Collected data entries
## job 101
## dot_product
module dot_product (
	input ap_clk,
	input ap_rst,
	output [16-1:0]  	memory_Addr_A,
	output 						memory_EN_A,
	output 						memory_WEN_A,
	output [32-1:0]	memory_Din_A,
	input  [32-1:0] 	memory_Dout_A,
	output [16-1:0]  	memory_Addr_B,
	output 						memory_EN_B,
	output 						memory_WEN_B,
	output [32-1:0]	memory_Din_B,
	input  [32-1:0] 	memory_Dout_B,
	input 						fifo_in_empty_n,
	input  [(3+2+16)-1:0]	fifo_in_dout,
	output 						fifo_in_read,
	input 						fifo_out_full_n,
	output 						fifo_out_write,
	output [(3+2+16)-1:0]	fifo_out_din
);
Size in the first run: roughly 2400 cells after synthesis, ~120 flip-flops, roughly 210 I/O pins, roughly 22000 µm² of cells after synthesis.
clock: 8.0 ns
lec_check: 0
cap_margin: 20
core_margin: 2
core_utilization: 69
cts_cluster_size: 39
hold_slack_margin: 0.29
place_density_lb_addon: 0.26
slew_margin: 20
run.sh (not shown) runs the stock make flow with config.mk's settings and CLKGATE_MAP_FILE=.
Although it ran to completion, job 101 produced a layout that fails the final checks because of setup timing.
run 1:
// project_euler_17
module project_euler_17(
  input clk,
  input reset,
  output reg [3:0] ones_digit,
  output reg [3:0] tens_digit,
  output reg [3:0] hundreds_digit,
  output reg [15:0] letter_count,
  output reg done
);
Size: roughly 360 cells after synthesis, roughly 31 I/O pins.
make LEC_CHECK=0 CAP_MARGIN=35 CORE_MARGIN=2 CORE_UTILIZATION=61 CTS_CLUSTER_SIZE=49 SETUP_SLACK_MARGIN=1.48 SLEW_MARGIN=20 finish   # period 5.86 ns
run.sh (not shown) runs the stock make flow with config.mk's settings and CLKGATE_MAP_FILE=.
Run 1 completed end to end with timing, DRC and antenna clean.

◆ Exercise directions
Retype exactly, and only, the lines from the line holding "output reg done" through the last line of the data; both of those lines count.

◆ Task solution
  output reg done
);
Size: roughly 360 cells after synthesis, roughly 31 I/O pins.
make LEC_CHECK=0 CAP_MARGIN=35 CORE_MARGIN=2 CORE_UTILIZATION=61 CTS_CLUSTER_SIZE=49 SETUP_SLACK_MARGIN=1.48 SLEW_MARGIN=20 finish   # period 5.86 ns
run.sh (not shown) runs the stock make flow with config.mk's settings and CLKGATE_MAP_FILE=.
Run 1 completed end to end with timing, DRC and antenna clean.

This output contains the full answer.